*AIM OF THE TASK*
The required result is one figure, the count of lines below with the string "wire" in them.
-----
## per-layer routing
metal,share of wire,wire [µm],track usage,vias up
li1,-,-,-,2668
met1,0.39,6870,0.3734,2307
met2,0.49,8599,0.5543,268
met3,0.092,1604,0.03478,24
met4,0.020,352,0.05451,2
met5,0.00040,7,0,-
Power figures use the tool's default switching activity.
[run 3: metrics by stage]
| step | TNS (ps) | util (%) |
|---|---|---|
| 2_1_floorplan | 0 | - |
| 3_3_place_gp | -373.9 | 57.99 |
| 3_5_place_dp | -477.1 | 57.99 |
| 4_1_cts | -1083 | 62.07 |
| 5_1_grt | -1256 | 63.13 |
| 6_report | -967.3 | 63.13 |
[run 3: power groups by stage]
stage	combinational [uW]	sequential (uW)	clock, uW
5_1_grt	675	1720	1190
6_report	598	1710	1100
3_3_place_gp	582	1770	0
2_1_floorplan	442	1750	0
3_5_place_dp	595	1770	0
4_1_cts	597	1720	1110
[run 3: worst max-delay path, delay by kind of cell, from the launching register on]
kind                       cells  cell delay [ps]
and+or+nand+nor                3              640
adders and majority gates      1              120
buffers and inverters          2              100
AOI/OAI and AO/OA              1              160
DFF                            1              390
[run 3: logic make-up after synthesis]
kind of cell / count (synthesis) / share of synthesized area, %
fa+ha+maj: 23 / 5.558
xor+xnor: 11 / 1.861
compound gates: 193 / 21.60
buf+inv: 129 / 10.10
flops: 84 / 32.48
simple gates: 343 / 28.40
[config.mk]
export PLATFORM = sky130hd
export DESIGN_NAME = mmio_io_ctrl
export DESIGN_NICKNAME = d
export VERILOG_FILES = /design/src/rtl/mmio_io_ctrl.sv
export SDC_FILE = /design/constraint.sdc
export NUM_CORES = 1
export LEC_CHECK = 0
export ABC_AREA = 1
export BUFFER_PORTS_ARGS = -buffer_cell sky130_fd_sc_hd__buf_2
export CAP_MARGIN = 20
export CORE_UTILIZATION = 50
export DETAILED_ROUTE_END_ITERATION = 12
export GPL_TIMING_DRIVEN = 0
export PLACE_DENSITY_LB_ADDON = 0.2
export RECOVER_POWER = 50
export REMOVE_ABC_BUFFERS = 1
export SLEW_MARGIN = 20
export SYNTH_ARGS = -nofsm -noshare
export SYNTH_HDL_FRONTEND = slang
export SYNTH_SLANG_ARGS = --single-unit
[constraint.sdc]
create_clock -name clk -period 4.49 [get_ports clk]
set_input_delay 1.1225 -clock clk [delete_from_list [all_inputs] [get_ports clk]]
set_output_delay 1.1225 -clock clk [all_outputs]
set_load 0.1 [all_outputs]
-----
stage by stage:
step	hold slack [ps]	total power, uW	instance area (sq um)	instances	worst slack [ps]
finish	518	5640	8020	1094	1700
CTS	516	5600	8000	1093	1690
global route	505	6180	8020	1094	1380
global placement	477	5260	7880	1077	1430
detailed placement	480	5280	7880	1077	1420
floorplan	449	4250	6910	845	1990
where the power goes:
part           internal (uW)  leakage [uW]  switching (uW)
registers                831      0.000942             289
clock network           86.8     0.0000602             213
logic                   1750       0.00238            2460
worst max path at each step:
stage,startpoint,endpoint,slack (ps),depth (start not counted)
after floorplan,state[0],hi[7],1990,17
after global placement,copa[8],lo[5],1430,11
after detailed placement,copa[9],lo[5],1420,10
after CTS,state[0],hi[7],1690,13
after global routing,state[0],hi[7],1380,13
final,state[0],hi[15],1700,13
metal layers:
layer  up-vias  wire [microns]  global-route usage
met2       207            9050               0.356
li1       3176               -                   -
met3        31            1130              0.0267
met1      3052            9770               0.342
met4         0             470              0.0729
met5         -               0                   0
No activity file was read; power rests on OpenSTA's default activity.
-----
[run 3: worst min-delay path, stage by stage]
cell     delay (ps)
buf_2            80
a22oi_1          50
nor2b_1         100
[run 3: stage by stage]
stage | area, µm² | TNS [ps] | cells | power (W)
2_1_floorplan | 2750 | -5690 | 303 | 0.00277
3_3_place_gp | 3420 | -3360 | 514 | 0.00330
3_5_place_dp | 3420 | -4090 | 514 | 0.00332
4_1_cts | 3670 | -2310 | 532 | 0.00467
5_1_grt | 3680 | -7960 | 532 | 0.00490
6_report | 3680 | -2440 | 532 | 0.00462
-----
*FINAL ANSWER*
2